Acute toxicity of the aqueous-methanolic moringa oleifera (lam) leaf extract on female wistar albino rats

Abstract

Background: Herbal preparations are widely assumed to be safe on oral administration and therefore the documentation of the toxic potential of some herbal concoctions used as medicine and nutrients is limited. Moringa oleifera (MO) is a plant that is gaining tremendous popularity in rural communities in Kenya as a means of offsetting nutritional and medicinal needs. However, very little is known about the safety of the plant on oral administration. Thus, the aim of the current study was to assess the biochemical and histological changes in the liver following the administration of an aqueous-methanolic (AQ-ME) MO leaf extract in female Wistar albino rats.

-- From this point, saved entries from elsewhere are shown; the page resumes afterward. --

### src/rtl/uart_byte_receiver.sv
// uart_byte_receiver: 8N1 UART receiver with a 2-FF input synchronizer and single mid-bit sampling
module uart_byte_receiver #(
  parameter int CLK_PER_BIT = 868,
  parameter int DATA_BITS   = 8
) (
  input  logic       CLK,
  input  logic       RST_N,
  input  logic       UART_RX,
  output logic [7:0] data,
  output logic       valid,
  output logic       frame_err,
  output logic       busy
);
  localparam int CW = $clog2(CLK_PER_BIT) + 1;
  localparam logic [CW-1:0] HALF_M1 = CW'(CLK_PER_BIT / 2 - 1);
  localparam logic [CW-1:0] FULL_M1 = CW'(CLK_PER_BIT - 1);
  localparam logic [2:0] LAST_BIT = 3'(DATA_BITS - 1);
  typedef enum logic [2:0] {IDLE, START, DATA, STOP, WAIT_HIGH} state_t;
  state_t state;
  logic [CW-1:0] cnt;
  logic [2:0] bit_idx;
  logic [7:0] shreg;
  logic rx_m, rx_s;
  // bring the asynchronous line into the clock domain; idle-high reset value avoids a false start
  always_ff @(posedge CLK or negedge RST_N)
    if (!RST_N) {rx_m, rx_s} <= 2'b11;
    else {rx_m, rx_s} <= {UART_RX, rx_m};
  // frame FSM: half-bit wait to mid start bit, then one sample per bit period
  always_ff @(posedge CLK or negedge RST_N)
    if (!RST_N) begin
      state <= IDLE;
      cnt <= '0;
      bit_idx <= '0;
      shreg <= '0;
      data <= '0;
      valid <= 1'b0;
      frame_err <= 1'b0;
      busy <= 1'b0;
    end else begin
      valid <= 1'b0;
      frame_err <= 1'b0;
      case (state)
        IDLE:
          if (!rx_s) begin
            state <= START;
            busy <= 1'b1;
            cnt <= '0;
            bit_idx <= '0;
          end
        START:
          if (cnt == HALF_M1) begin
            cnt <= '0;
            state <= rx_s ? IDLE : DATA;
            busy <= !rx_s;
          end else cnt <= cnt + 1'b1;
        DATA:
          if (cnt == FULL_M1) begin
            cnt <= '0;
            shreg[bit_idx] <= rx_s;
            bit_idx <= bit_idx + 3'd1;
            if (bit_idx == LAST_BIT) state <= STOP;
          end else cnt <= cnt + 1'b1;
        STOP:
          if (cnt == FULL_M1) begin
            cnt <= '0;
            if (rx_s) begin
              data <= shreg;
              valid <= 1'b1;
              state <= IDLE;
              busy <= 1'b0;
            end else begin
              frame_err <= 1'b1;
              state <= WAIT_HIGH;
            end
          end else cnt <= cnt + 1'b1;
        WAIT_HIGH:
          if (rx_s) begin
            state <= IDLE;
            busy <= 1'b0;
          end
        default: begin
          state <= IDLE;
          busy <= 1'b0;
        end
      endcase
    end
endmodule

Methods: Acute oral toxicity study on the AQ-ME MO leaf extract was conducted by the use of the limit test dose of the up and down procedure (OECD guideline number 425) with slight modifications. Briefly, ten (10) healthy, nulliparous, non-pregnant female Wistar strain albino rats aged 8-12 weeks and weighing 180±20 grams were used for the study. These animals were randomly selected into two groups; control and treatment group each having five (5) animals. They were then labelled to enable identification and control group animals were orally administered with physiological buffer saline once daily over a 48-hour period. The five (5) rats in the treatment group were dosed orally one at a time and once daily with a 2000 mg/kg dose of the AQ-ME MO leaf extract to determine the median lethal dose over a 48 hour period. Blood was then collected and used to prepare serum for biochemical analysis of aspartate amino transferase (AST), alanine amino transferase (ALT) and total bilirubin (TB) which are important biomarkers of liver dysfunction. Biochemical assays of these enzymes were performed using the method of the International Federation of Clinical Chemists (IFCC). Death was used as an endpoint, livers harvested and used to prepare transverse sections for histopathological examination. These sections were stained using the haematoxylin and eosin (H&E) method and observed for pathological changes using an optical microscope.

Results: A 2000 mg/kg oral dose of AQ-ME MO leaf extract caused a significant (p<0.05) increase in the mean levels of AST but a non-significant (p>0.05) increase in the mean levels of total bilirubin in the treatment group relative to the control group. On the other hand, the extract caused a non-significant (p>0.05) decrease in the mean levels of ALT in the treatment group relative to the control. The post mortem analysis of the hepatic index (liver to body weight ratio) revealed that there was a non-significant increase (p>0.05) in the hepatic index of the treatment group relative to the control. However, the transverse liver sections of treatment group animals showed mild distortions in the architecture of liver cells.

Conclusions: Based on these results, the LD50 of the AQ-ME MO leaf extract was found to be >2000 mg/kg in female wistar albino rats.